Answer to Question 1
(a) Younger children are notorious for having a shorter attention span than older children. The fact that the capacity for sustained attention continues to improve throughout childhood and early adolescence is one factor that could affect curricular decisions and expectations. These improvements have been linked to the slow, late myelinization of the reticular formation. (b) Visual scanning becomes more systematic and exhaustive, meaning that older children are likely to explore all the input before making a discrimination, to detect subtle differences, and to find missing object skills that help them in many school tasks. The complexity of material that we present, the subtlety of distinctions we expect children to detect, the time needed to detect differences, the amount of information needed to make an identification, and the amount of guidance children require in what to attend to will vary markedly with the grade level. (c) Children improve with age in their ability to selectively attend to only the input that is relevant at the moment, making older children much more efficient information processors. (d) There are also marked individual differences in the deployment of attention.
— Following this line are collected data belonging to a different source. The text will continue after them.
This is an optimization exercise on Yosys and OpenROAD, whose aim is small area, not a production implementation.
The RTL was checked by simulation tests, not by an equivalence proof against the original design.
Power is estimated from default activity; no workload was simulated.

Design id_stage, start of the top module:
module id_stage (
	input  logic                          clock,
	input  logic                          rst_n,
	input  logic                          req,
	output logic                          ack,
	input  logic [31:0]                   inst,
	input  logic [31:0]                   ex_inst,
	input  logic [4:0]                    ex_dest,
	input  logic [31:0]                   mem_inst,
	input  logic [4:0]                    mem_dest,
	input  logic                          wb_en,
	input  logic [4:0]                    wb_idx,
	input  logic [31:0]                   wb_data,
	output logic [1:0]                    opa_sel,
	output logic [2:0]                    opb_sel,
	output logic [3:0]                    alu_func,
	output logic [4:0]                    dest_idx,
	output logic                          rd_mem,
	output logic                          wr_mem,
	output logic                          cond_branch,
	output logic                          uncond_branch,
	output logic                          halt,
	output logic                          illegal,
	output logic                          valid,
	output logic [31:0]                   rs1_value,
	output logic [31:0]                   rs2_value,
	output logic [31:0]                   imm,
	output logic [3:0]                    forward,
	output logic                          stall
);
	rv32_pkg::rv32_inst_t cur_inst;   
	logic [3:0]           fwd_in;     
	logic                 stall_in;
	logic                 ld, hold;   
	id_ctrl ctrl_0 (.clock, .rst_n, .req, .ack, .ld, .hold);
	hazard_unit hazard_0 (
		.cur_inst(inst), .cur_ex_inst(ex_inst), .cur_mem_inst(mem_inst),
		.cur_ex_dest(ex_dest), .cur_mem_dest(mem_dest),
		.forward(fwd_in), .stall(stall_in)
	);
	hold_word #(.W(32)) inst_q (.clock, .ld, .hold, .d(inst), .q(cur_inst));
	hold_word #(.W(4))  fwd_q  (.clock, .ld, .hold, .d(fwd_in), .q(forward));
	assign stall = forward[3] & (forward[1] | forward[0]);
	inst_decoder decoder_0 (
		.cur_inst, .stall,
		.opa_sel(opa_sel), .opb_sel(opb_sel), .alu_func(alu_func), .dest_idx,
  ...
clock: 5.0 ns
lec_check: 0
cap_margin: 20
core_margin: 2
core_utilization: 55
slew_margin: 20
synth_hierarchical: 1
standard.sh (not shown) runs the stock make flow with config.mk's settings and CLKGATE_MAP_FILE= SYNTH_SCRIPT=/design/flow/synth_recipe.tcl, a recipe that flattens the netlist after the stock synthesis.
==> flow/flow/run.sh <==
#!/bin/bash
# The standard layout (standard synthesis, floorplan, power grid,
# placement, CTS, routing) with two knobs changed:
#  - ports are buffered with the smallest buffer instead of a delay cell
#  - CTS does not add dummy loads
# make's full output goes to flow_make.log; each ORFS step keeps its own
# log under orfs/logs/.
set -euo pipefail
cd "$(dirname "${BASH_SOURCE[0]}")/.."
bash standard.sh \
	"BUFFER_PORTS_ARGS=-buffer_cell sky130_fd_sc_hd__buf_1" \
	"CTS_ARGS=-sink_clustering_enable -repair_clock_nets -dont_use_dummy_load" \
	finish > flow_make.log 2>&1
The first run ran to the end with violations: negative setup slack.
Change:
==> flow/run.sh (new file) <==
#!/bin/bash
# synth_recipe.tcl (not shown) runs the flow's synth.tcl, then flattens the netlist and writes it again
# the make line also repeats each setting of config.mk as NAME=value (left out here)
make -C /OpenROAD-flow-scripts/flow DESIGN_CONFIG=/design/flow/config.mk WORK_HOME=/design/flow/orfs CLKGATE_MAP_FILE= SYNTH_SCRIPT=/design/flow/synth_recipe.tcl finish
CORE_UTILIZATION = 40   (was 55)
CTS_BUF_LIST = sky130_fd_sc_hd__clkbuf_8   (was not set)
removed: flow/flow/run.sh
removed: flow/standard.sh
After rerunning: The changed run finished with negative setup slack left; worst setup slack is better by 89 ps; fmax went up slightly; routed wire length went up by a few percent; clock power went up by about a fifth; clock skew hardly moves; synthesized cell count stays the same; total power went up by a few percent; cell area went up by a little under a tenth; sequential share of layout area went down by 3.1 points; flip-flop and latch count does not change; hold slack is better by 4.5 ps.
Change:
==> flow/flow/run.sh (new file) <==
#!/bin/bash
# The standard layout (standard synthesis, floorplan, power grid,
# placement, CTS, routing) with two knobs changed:
#  - ports are buffered with the smallest buffer instead of a delay cell
#  - CTS does not add dummy loads
# make's full output goes to flow_make.log; each ORFS step keeps its own
# log under orfs/logs/.
set -euo pipefail
cd "$(dirname "${BASH_SOURCE[0]}")/.."
bash standard.sh \
	"BUFFER_PORTS_ARGS=-buffer_cell sky130_fd_sc_hd__buf_1" \
	"CTS_ARGS=-sink_clustering_enable -repair_clock_nets -dont_use_dummy_load" \
	finish > flow_make.log 2>&1
==> flow/standard.sh (new file) <==
#!/bin/bash
# synth_recipe.tcl (not shown) runs the flow's synth.tcl, then flattens the netlist and writes it again
# the make line also repeats each setting of config.mk as NAME=value (left out here)
make -C /OpenROAD-flow-scripts/flow DESIGN_CONFIG=/design/flow/config.mk WORK_HOME=/design/flow/orfs CLKGATE_MAP_FILE= SYNTH_SCRIPT=/design/flow/synth_recipe.tcl "${@:-finish}"
CTS_BUF_LIST = not set   (was sky130_fd_sc_hd__clkbuf_8)
removed: flow/run.sh
The changed run passed the timing, design-rule and antenna checks.
Via count went down slightly.
Clock power drops by roughly a tenth.
Wire length decreases slightly.
Die area is unchanged.
Clock skew went up by 8.0 ps.
Worst hold slack degrades by 5.4 ps.
Core utilization is lower by 3.0 points.
Non-clock buffer count is lower by 62.
Setup slack gains 34 ps.
Power drops by a few percent.


## S
id_stage, a different RTL version from the one above (not shown whole).
For scale: ~41000 sq um of cells after synthesis.
Design id_stage, start of the top module:
module id_stage (
	input  logic                          clock,
	input  logic                          rst_n,
	input  logic                          req,
	output logic                          ack,
	input  logic [31:0]                   inst,
	input  logic [31:0]                   ex_inst,
	input  logic [4:0]                    ex_dest,
	input  logic [31:0]                   mem_inst,
	input  logic [4:0]                    mem_dest,
	input  logic                          wb_en,
	input  logic [4:0]                    wb_idx,
	input  logic [31:0]                   wb_data,
	output logic [1:0]                    opa_sel,
	output logic [2:0]                    opb_sel,
	output logic [3:0]                    alu_func,
	output logic [4:0]                    dest_idx,
	output logic                          rd_mem,
	output logic                          wr_mem,
	output logic                          cond_branch,
	output logic                          uncond_branch,
	output logic                          halt,
	output logic                          illegal,
	output logic                          valid,
	output logic [31:0]                   rs1_value,
	output logic [31:0]                   rs2_value,
	output logic [31:0]                   imm,
	output logic [3:0]                    forward,
	output logic                          stall
);
	rv32_pkg::rv32_inst_t cur_inst;   
	logic [3:0]           fwd_in;     
	logic                 stall_in;
	logic                 ld, hold;   
	logic [4:0]           imm_fmt;    
	logic [23:0]          pre_in;     
	logic [23:0]          pre_q;      
	id_ctrl ctrl_0 (.clock, .rst_n, .req, .ack, .ld, .hold);
	hazard_unit hazard_0 (
  ...
Settings: LEC_CHECK=0, CAP_MARGIN=20, CORE_MARGIN=2, CORE_UTILIZATION=40, SLEW_MARGIN=20, SYNTH_HIERARCHICAL=1; clock period 5.0 ns.
==> flow/flow/run.sh <==
#!/bin/bash
# The standard layout (standard synthesis, floorplan, power grid,
# placement, CTS, routing) with these knobs changed:
#  - ports are buffered with the smallest buffer instead of a delay cell
#  - CTS does not add dummy loads and clusters up to 24 sinks within
#    80 um per leaf buffer
#  - timing-driven global placement keeps the resizer's changes only once
#    placement has spread out (overflow below 0.3), not from its first,
#    still-clumped pass
# make's full output goes to flow_make.log; each ORFS step keeps its own
# log under orfs/logs/.
set -euo pipefail
cd "$(dirname "${BASH_SOURCE[0]}")/.."
bash standard.sh \
	"BUFFER_PORTS_ARGS=-buffer_cell sky130_fd_sc_hd__buf_1" \
	"GPL_KEEP_OVERFLOW=0.3" \
	"CTS_ARGS=-sink_clustering_enable -repair_clock_nets -dont_use_dummy_load -sink_clustering_size 24 -sink_clustering_max_diameter 80" \
	finish > flow_make.log 2>&1
For R, these inputs were changed with respect to S:
-- flow/flow/run.sh --
<<< S, line 5
#  - CTS does not add dummy loads and clusters up to 24 sinks within
#    80 um per leaf buffer
>>> R, line 5
#  - CTS does not add dummy loads and clusters up to 28 sinks within
#    90 um per leaf buffer
<<< S, line 17
	"CTS_ARGS=-sink_clustering_enable -repair_clock_nets -dont_use_dummy_load -sink_clustering_size 24 -sink_clustering_max_diameter 80" \
>>> R, line 17
	"CTS_ARGS=-sink_clustering_enable -repair_clock_nets -dont_use_dummy_load -sink_clustering_size 28 -sink_clustering_max_diameter 90" \
### Flow results
Weighted congestion at the end of routability-driven global placement: R vs S identical. Cmp R vs S: clock skew lower in R. Taking S as the reference, in R total power shrank by about 1.3%; power density relative to cell area shrank by 1.1%; critical path arrival shrank by 0.04 ns; final standard cell utilization of the core held steady. R against S: power dissipated by switching net loads went down, final setup slack of the worst path climbed 0.039 ns, hold slack moved up. Final non-filler cell total delta (S -> R): insignificant.

## separate check: timing with driven ports
Ports are ideal in the flow. The routed layouts listed here were re-timed in OpenROAD. Step 1 assumes that a clkbuf_16 drives the clock port and a buf_2 every other input. Step 2 moves the port delays by t, midway between the first and last clock arrival at a register: inputs arrive t later, outputs are due t later. That takes back most of the time a late clock gives input paths. Three values: ideal ports, drivers, drivers and shift; two values: the first two.
| run | t, ns | slack for setup (ns) | worst setup path after step 2 |
|---|---|---|---|
| the first run of note 1 | 0.732 | -0.111 / -0.188 / 0.544 | register to output |
| the second run of note 1 | 0.939 | -0.022 / -0.093 / 0.846 | register to output |
| the third run of note 1 | 0.756 | 0.012 / -0.058 / 0.698 | register to output |
| S | 0.722 | 0.216 / 0.147 / 0.868 | register to output |
| R | 0.705 | 0.255 / 0.187 / 0.892 | register to output |
Source: an optimization exercise on an open RTL-to-GDS flow (aim: small area and few clock cycles per item). Production flows keep margins and buffers that such runs may drop. The RTL was checked by simulation tests, not by an equivalence proof against the original design.

File: design/flow/config.mk
export PLATFORM = sky130hd
export DESIGN_NAME = dct8_column_fixed_point
export DESIGN_NICKNAME = dct8_column_fixed_point
export VERILOG_FILES = /design/flow/design.v
export SDC_FILE = /design/flow/constraint.sdc
export NUM_CORES = 4
export LEC_CHECK = 0
export CAP_MARGIN = 20
export CORE_MARGIN = 2
export CORE_UTILIZATION = 40
export SLEW_MARGIN = 20
File: design/flow/constraint.sdc
create_clock -name core_clock -period 7.5 [get_ports {aclk}]
set_input_delay 1.5000 -clock core_clock [delete_from_list [all_inputs] [get_ports {aclk}]]
set_output_delay 1.5000 -clock core_clock [all_outputs]
set_load 0.01 [all_outputs]
File: design/flow/design.v
package dct8c_pkg;
    localparam int STAGES = 6;
    localparam logic signed [14:0] K_C1 = 15'sd11362;
    localparam logic signed [14:0] K_C3 = 15'sd9632;
    localparam logic signed [14:0] K_C5 = 15'sd6436;
    localparam logic signed [14:0] K_C7 = 15'sd2260;
    localparam logic signed [14:0] K_C2 = 15'sd10703;
    localparam logic signed [14:0] K_C6 = 15'sd4433;
    localparam logic signed [16:0] K_C0  = 17'sd46341;
    localparam logic signed [16:0] K_RND = 17'sd32767;
    typedef struct packed {
        logic [STAGES-1:0] load;
        logic [STAGES-1:0] valid;
    } pipe_ctl_t;
endpackage
import dct8c_pkg::*;
module dct8c_ctrl
(
    input  logic      aclk,
    input  logic      aresetn,
    input  logic      in_valid,
    input  logic      out_ready,
    output dct8c_pkg::pipe_ctl_t ctl
);
    logic [STAGES-1:0] valid_reg;
    logic [STAGES-1:0] valid_next;
    logic [STAGES-1:0] load;
    logic [STAGES:0]   ready_chain;
    logic [STAGES-1:0] feed;
    always_comb begin
        ready_chain[STAGES] = out_ready;
        for (int i = STAGES - 1; i >= 0; i--) begin
            load[i]        = !valid_reg[i] || ready_chain[i+1];
            ready_chain[i] = load[i];
        end
    end
    assign feed = {valid_reg[STAGES-2:0], in_valid};
    always_comb begin
        valid_next = valid_reg;
        for (int i = 0; i < STAGES; i++) begin
            if (load[i]) begin
                valid_next[i] = feed[i];
            end
        end
    end
    always_ff @(posedge aclk) begin
        if (!aresetn) begin
            valid_reg <= '0;
        end else begin
            valid_reg <= valid_next;
        end
    end
    assign ctl.load  = load;
    assign ctl.valid = valid_reg;
endmodule
import dct8c_pkg::*;
module dct8_column_fixed_point
(
    input  logic                aclk,
    input  logic                aresetn,
    input  logic                s_valid,
    output logic                s_ready,
    input  logic signed [15:0]  s_sample_0,
    input  logic signed [15:0]  s_sample_1,
    input  logic signed [15:0]  s_sample_2,
    input  logic signed [15:0]  s_sample_3,
    input  logic signed [15:0]  s_sample_4,
    input  logic signed [15:0]  s_sample_5,
    input  logic signed [15:0]  s_sample_6,
    input  logic signed [15:0]  s_sample_7,
    output logic                m_valid,
    input  logic                m_ready,
    output logic signed [18:0]  m_coef_0,
    output logic signed [17:0]  m_coef_1,
    output logic signed [17:0]  m_coef_2,
    output logic signed [17:0]  m_coef_3,
    output logic signed [18:0]  m_coef_4,
    output logic signed [17:0]  m_coef_5,
    output logic signed [17:0]  m_coef_6,
    output logic signed [17:0]  m_coef_7
);
    dct8c_pkg::pipe_ctl_t ctl;
    dct8c_ctrl u_ctrl (
        .aclk      (aclk),
        .aresetn   (aresetn),
        .in_valid  (s_valid),
        .out_ready (m_ready),
        .ctl       (ctl)
    );
    assign s_ready = ctl.load[0];
    assign m_valid = ctl.valid[STAGES-1];
    logic signed [16:0] g0_reg, g1_reg, h0_reg, h1_reg;
    logic signed [15:0] h2_reg, h3_reg, g2_reg, g3_reg;
    always_ff @(posedge aclk) begin
        if (ctl.load[0]) begin
            g0_reg <= 17'(s_sample_0) + 17'(s_sample_7);
            g1_reg <= 17'(s_sample_1) + 17'(s_sample_6);
            h1_reg <= 17'(s_sample_2) + 17'(s_sample_5);
            h0_reg <= 17'(s_sample_3) + 17'(s_sample_4);
            h2_reg <= s_sample_0 - s_sample_7;
            h3_reg <= s_sample_1 - s_sample_6;
            g3_reg <= s_sample_2 - s_sample_5;
            g2_reg <= s_sample_3 - s_sample_4;
        end
    end
    logic signed [17:0] p0_reg, p1_reg;
    logic signed [15:0] r0_reg, r1_reg, q1_s2_reg, s1_s2_reg, sa_reg, qa_reg;
    always_ff @(posedge aclk) begin
        if (ctl.load[1]) begin
            p0_reg    <= 18'(g0_reg) + 18'(h0_reg);
            p1_reg    <= 18'(g1_reg) + 18'(h1_reg);
            r0_reg    <= 16'(g0_reg - h0_reg);
            r1_reg    <= 16'(g1_reg - h1_reg);
            q1_s2_reg <= g2_reg;
            s1_s2_reg <= h2_reg;
            sa_reg    <= h3_reg + g3_reg;
            qa_reg    <= h3_reg - g3_reg;
        end
    end
    logic signed [18:0] e0_s3_reg, e4_s3_reg;
    logic signed [30:0] m6r1_reg, m2r0_reg, m6r0_reg, m2r1_reg;
    logic signed [32:0] psa_reg, pqa_reg;
    logic signed [15:0] q1_s3_reg, s1_s3_reg;
    always_ff @(posedge aclk) begin
        if (ctl.load[2]) begin
            e0_s3_reg <= 19'(p0_reg) + 19'(p1_reg);
            e4_s3_reg <= 19'(p0_reg) - 19'(p1_reg);
            m6r1_reg  <= 31'(K_C6) * 31'(r1_reg);
            m2r0_reg  <= 31'(K_C2) * 31'(r0_reg);
            m6r0_reg  <= 31'(K_C6) * 31'(r0_reg);
            m2r1_reg  <= 31'(K_C2) * 31'(r1_reg);
            psa_reg   <= 33'(K_C0) * 33'(sa_reg);
            pqa_reg   <= 33'(K_C0) * 33'(qa_reg);
            q1_s3_reg <= q1_s2_reg;
            s1_s3_reg <= s1_s2_reg;
        end
    end
    logic signed [32:0] s0_round;
    logic signed [32:0] q0_round;
    logic signed [15:0] s0_val, q0_val;
    logic signed [31:0] e2_sum, e6_sum;
    always_comb begin
        s0_round = psa_reg + 33'(K_RND);
        q0_round = pqa_reg + 33'(K_RND);
        s0_val   = s0_round[31:16];
        q0_val   = q0_round[31:16];
        e2_sum   = 32'(m6r1_reg) + 32'(m2r0_reg);
        e6_sum   = 32'(m6r0_reg) - 32'(m2r1_reg);
    end
    logic signed [18:0] e0_s4_reg, e4_s4_reg;
    logic signed [17:0] e2_s4_reg, e6_s4_reg;
    logic signed [15:0] oq1_reg, oq0_reg, os1_reg, os0_reg;
    always_ff @(posedge aclk) begin
        if (ctl.load[3]) begin
            e0_s4_reg <= e0_s3_reg;
            e4_s4_reg <= e4_s3_reg;
            e2_s4_reg <= e2_sum[30:13];
            e6_s4_reg <= e6_sum[30:13];
            oq1_reg   <= q1_s3_reg + q0_val;
            oq0_reg   <= q1_s3_reg - q0_val;
            os1_reg   <= s1_s3_reg + s0_val;
            os0_reg   <= s1_s3_reg - s0_val;
        end
    end
    logic signed [18:0] e0_s5_reg, e4_s5_reg;
    logic signed [17:0] e2_s5_reg, e6_s5_reg;
    logic signed [30:0] m7q1_reg, m1s1_reg, m7s1_reg, m1q1_reg;
    logic signed [30:0] m3q0_reg, m5s0_reg, m3s0_reg, m5q0_reg;
    always_ff @(posedge aclk) begin
        if (ctl.load[4]) begin
            e0_s5_reg <= e0_s4_reg;
            e4_s5_reg <= e4_s4_reg;
            e2_s5_reg <= e2_s4_reg;
            e6_s5_reg <= e6_s4_reg;
            m7q1_reg  <= 31'(K_C7) * 31'(oq1_reg);
            m1s1_reg  <= 31'(K_C1) * 31'(os1_reg);
            m7s1_reg  <= 31'(K_C7) * 31'(os1_reg);
            m1q1_reg  <= 31'(K_C1) * 31'(oq1_reg);
            m3q0_reg  <= 31'(K_C3) * 31'(oq0_reg);
            m5s0_reg  <= 31'(K_C5) * 31'(os0_reg);
            m3s0_reg  <= 31'(K_C3) * 31'(os0_reg);
            m5q0_reg  <= 31'(K_C5) * 31'(oq0_reg);
        end
    end
    logic signed [31:0] o1_sum, o7_sum, o5_sum, o3_sum;
    always_comb begin
        o1_sum = 32'(m7q1_reg) + 32'(m1s1_reg);
        o7_sum = 32'(m7s1_reg) - 32'(m1q1_reg);
        o5_sum = 32'(m3q0_reg) + 32'(m5s0_reg);
        o3_sum = 32'(m3s0_reg) - 32'(m5q0_reg);
    end
    logic signed [18:0] coef0_reg, coef4_reg;
    logic signed [17:0] coef1_reg, coef2_reg, coef3_reg;
    logic signed [17:0] coef5_reg, coef6_reg, coef7_reg;
    always_ff @(posedge aclk) begin
        if (ctl.load[5]) begin
            coef0_reg <= e0_s5_reg;
            coef4_reg <= e4_s5_reg;
            coef2_reg <= e2_s5_reg;
            coef6_reg <= e6_s5_reg;
            coef1_reg <= o1_sum[30:13];
            coef7_reg <= o7_sum[30:13];
            coef5_reg <= o5_sum[30:13];
            coef3_reg <= o3_sum[30:13];
        end
    end
    assign m_coef_0 = coef0_reg;
    assign m_coef_1 = coef1_reg;
    assign m_coef_2 = coef2_reg;
    assign m_coef_3 = coef3_reg;
    assign m_coef_4 = coef4_reg;
    assign m_coef_5 = coef5_reg;
    assign m_coef_6 = coef6_reg;
    assign m_coef_7 = coef7_reg;
endmodule
File: design/flow/run.sh
#!/bin/bash
# synth_recipe.tcl (not shown) runs the flow's synth.tcl, then flattens the netlist and writes it again
# the make line also repeats each setting of config.mk as NAME=value (left out here)
make -C /OpenROAD-flow-scripts/flow DESIGN_CONFIG=/design/flow/config.mk WORK_HOME=/design/flow/orfs CLKGATE_MAP_FILE= SYNTH_SCRIPT=/design/flow/synth_recipe.tcl finish
==> run summary <==
[worst max path at each step]
stage	slack, ns	start	depth (start not counted)	end
after floorplan	0.07	m_ready	4	e0_s3_reg[0]$_DFFE_PP_
after global placement	1.23	r1_reg[11]$_DFFE_PP_	18	m2r1_reg[29]$_DFFE_PP_
after detailed placement	1.23	r1_reg[11]$_DFFE_PP_	18	m2r1_reg[29]$_DFFE_PP_
final	1.20	r1_reg[12]$_DFFE_PP_	18	m2r1_reg[29]$_DFFE_PP_
after global routing	0.92	r1_reg[14]$_DFFE_PP_	20	m2r1_reg[28]$_DFFE_PP_
after CTS	1.22	r1_reg[12]$_DFFE_PP_	18	m2r1_reg[29]$_DFFE_PP_
[Yosys cell counts, types with 63 or more instances]
library cell / number / area, um2
a21oi_1: 522 / 2610
o21ai_0: 250 / 1250
nand3_1: 121 / 606
edfxtp_1: 1071 / 32200
a21o_1: 168 / 1260
and3_1: 92 / 576
o21a_1: 70 / 526
nand2_1: 264 / 991
inv_1: 1767 / 6630
xnor2_1: 550 / 4820
nor3_1: 162 / 811
nor2b_1: 92 / 576
fa_1: 777 / 15600
nor2_1: 449 / 1690
ha_1: 1711 / 21400
clkbuf_1: 87 / 327
o21bai_1: 93 / 698
a31oi_1: 63 / 394
nand2b_1: 77 / 482
xor2_1: 221 / 1940
[cells by family after synthesis]
kind of cell / count (synthesis) / synth area share
buffers and inverters: 1869 / 0.0692
AOI/OAI and AO/OA: 1627 / 0.106
adders and majority gates: 2488 / 0.364
and+or+nand+nor: 1500 / 0.0729
xor gates and xnor gates: 771 / 0.0665
DFF: 1077 / 0.318
muxes: 37 / 0.00371
[cell type report]
class | instances | area (um2)
Antenna cell | 19 | 47.5
Clock inverter | 89 | 977
Inverter | 1771 | 6670
Clock buffer | 151 | 3410
Multi-Input combinational cell | 6423 | 62200
Tap cell | 3348 | 4190
Timing Repair Buffer | 312 | 3090
Fill cell | 23300 | 139000
Sequential cell | 1077 | 32300
[per-stage QoR]
step                cells  utilization  setup slack, ns
floorplan            9369            -           0.0746
global placement    12900        0.431             1.23
detailed placement  12900        0.431             1.23
CTS                 13200        0.448             1.22
global route        13200        0.448            0.919
finish              13200        0.448             1.20
[metal layers]
metal  vias to the layer above  GRT usage
met5                         -          0
met4                         0     0.0782
met3                       327     0.0204
met2                      1116      0.334
met1                     32700      0.246
li1                      32900          -
==> metrics.md <==
| Metric | Value |
|---|---|
| Status | timing/DRC/antenna clean |
| Fin. Hold Viols | 0 |
| Hold Crit Endpoint | q1_s2_reg[13]$_DFFE_PP_ |
| Crit Path Category | flip-flop to flip-flop |
| Die width | 508 um |
| Fin Setup TNS | 0 ns |
| Routed Antenna Nets | 0 |
| Fin crit period | 6.30 ns |
| Top_reg_cell synth | edfxtp_1 |
| Clk slew on worst S/H paths | 0.07 ns |
| Vias after detailed routing | 67000 |
| CP most frequent cell | fa_1 |
| F_max | 159 MHz |
| GP Congestion | 0.915 |
| RSZ-0062 raised after global routing | false |
| RR Endpoint | m2r1_reg[29]$_DFFE_PP_ |
| Root buf cell | clkbuf_16 |
| Final setup violation count | 0 |
| Syn-to-layout area delta | 11.2% |
| Initial antenna violation count | 26 |
| WL final | 249 mm |
| First-pass GRT wire length | 388 mm |
| WL met2 | 122 mm |
| Relative slew margins | 0.339 |
| Largest net degree at the start of global routing | 131 |
| Worst path top cell family by delay | adder cells |
| Postcts setup bufs | 0 |
| Core area | 0.252 mm2 |
| DR pass1 iterations | 7 |
| HP Start | g2_reg[13]$_DFFE_PP_ |
| Placed cell area | 0.108 mm2 |
| Crit path DAT | 6.86 ns |
| Sequential fraction of the synthesis area | 0.318 |
| Detail-routed via count per cell | 5.08 |
| Deepest clock path buffer count | 3 |
| DR DRC count | 0 |
| Post-Syn Area | 0.102 mm2 |
| Vias in the first global route | 68700 |
| Flop-to-flop setup slack | 1.20 ns |
| Hold WC Path Type | flip-flop to flip-flop |
| Worst path max stage delay | 0.81 ns |
| Post-synth EDFFs | 1071 |
| Die ar. | 0.258 mm2 |
| Detailed placement HPWL | 204 mm |
| Synthesized area per cell | 10.8 um2 |
| Bufs and invs on worst path | 2 |
| TritonCTS clock tree | done |
| Crit. End Element | flip-flop |
| Worst setup SP type | flip-flop |
| Ys Warns | 2 |
| Cts bufs inserted | 131 |
| Die height | 508 um |
| Max Slew Vio Count | 0 |
| Layout Skew | 0.0512 ns |
| Wirelength per Cell | 18.9 um |
| Starting density of the core | 0.403 |
| Syn nets | 12000 |
| CP max FO | 13 |
| H-tree depth | 4 |
| Reg2Reg Depth | 18 |
| Tcrit/Tclk final | 0.840 |
| Initial DRC Count | 3602 |
| Hold_buf cts | 0 |
| Met1 WL | 109 mm |
| Actual slew at the worst max-slew pin | 0.991 ns |
| # port buffers | 279 |
| GR Overflow Total | 0 |
| Max_cap viols | 0 |
| RR Startpoint | r1_reg[12]$_DFFE_PP_ |
| Critical Path RT | 8.06 ns |
| Met3 wire length | 7.29 mm |
| Commonest non-fill, non-tap cell in the layout | inv_1 |
| Finished Cell Area | 0.113 mm2 |
| Worst skew pair latency | 0.81 ns |
| Worst hold path depth | 0 |
| Async SR Flop Fraction | 0 |
| Unique masters post-synth | 97 |
| Most used cells in the layout excluding fill and tap cells | 1764 x inv_1, 1711 x ha_1, 1071 x edfxtp_1 |
| CTS sink cnt | 1077 |
| Post-Synthesis Cells | 9369 |
| Layout Nets | 12300 |
| I/O pin count | 280 |
| Post-cts sizing count | 0 |
| Cell with the largest stage delay on the worst path | edfxtp_1 |
| Max layer used | met4 |
| Flops & latches, synth | 1077 |
| Share of layout cells above drive strength 1 | 0.0349 |
| WHS | 0.403 ns |
| Crit-path cells | fa_1 > ha_1 > inv_1 > fa_1 > fa_1 > inv_1 > fa_1 > fa_1 > ha_1 > and4_1 > a211oi_1 > o31a_1 > o211ai_1 > a21oi_1 > o311ai_1 > a31o_2 > a21oi_1 > xnor2_1 |
| Placement Rows | 184 |
| GRT Total Usage | 0.193 |
Testbench counts, summed over its fixed seeds: cycles 32,048, columns 32,000.

## re-timing with driven ports
No port has a modelled driver above. Below, the same layout with a new extraction and two added sets of constraints. Step 1: set_driving_cell puts a clkbuf_16 on aclk and a buf_2 on each other input, an assumption about the parent block. Step 2 adds t to the input delays and takes it off the output delays; t is the mean of the earliest and latest rising clock arrival at the registers after step 1. Input paths then give back, and output paths get back, about the clock's delay inside the block. Slacks: ideal ports / drivers / drivers and shift; pairs: ideal ports / drivers.
t (ns): 0.887
setup slack, ns: 1.198 / 1.198 / 1.198
slew at the worst register clock pin (ns): 0.07 / 0.07
worst data-port slew with drivers (ns): 0.24
After both steps setup and hold are still met in this run. The setup slack of this run moves by 0.000 ns with the drivers and by 0.000 ns with both steps.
In the extreme are children diagnosed as having ADHD. These children typically show short attention spans and have great difficulty in systematic scanning and in selective attention, deficits that markedly affect their ability to function well in the school environment. They can be helped through the use of stimulant drugs and behavioral interventions.
Answer to Question 2
As children grow, they develop a larger repertoire of strategies and are able to learn strategies that are more complex and sophisticated. According to the strategy choice model, children learn new strategies slowly, and their development appears to be influenced by the development of the brain and related cognitive abilities. Thus, while children appear to be able to learn more sophisticated strategies when they are taught to use them, they tend to rely primarily on those for which they are cognitively ready. The fact that children's use of strategies is dictated by their acquired level of cognitive development would suggest that educators should not expect children to use effectively those strategies for which they are not cognitively prepared.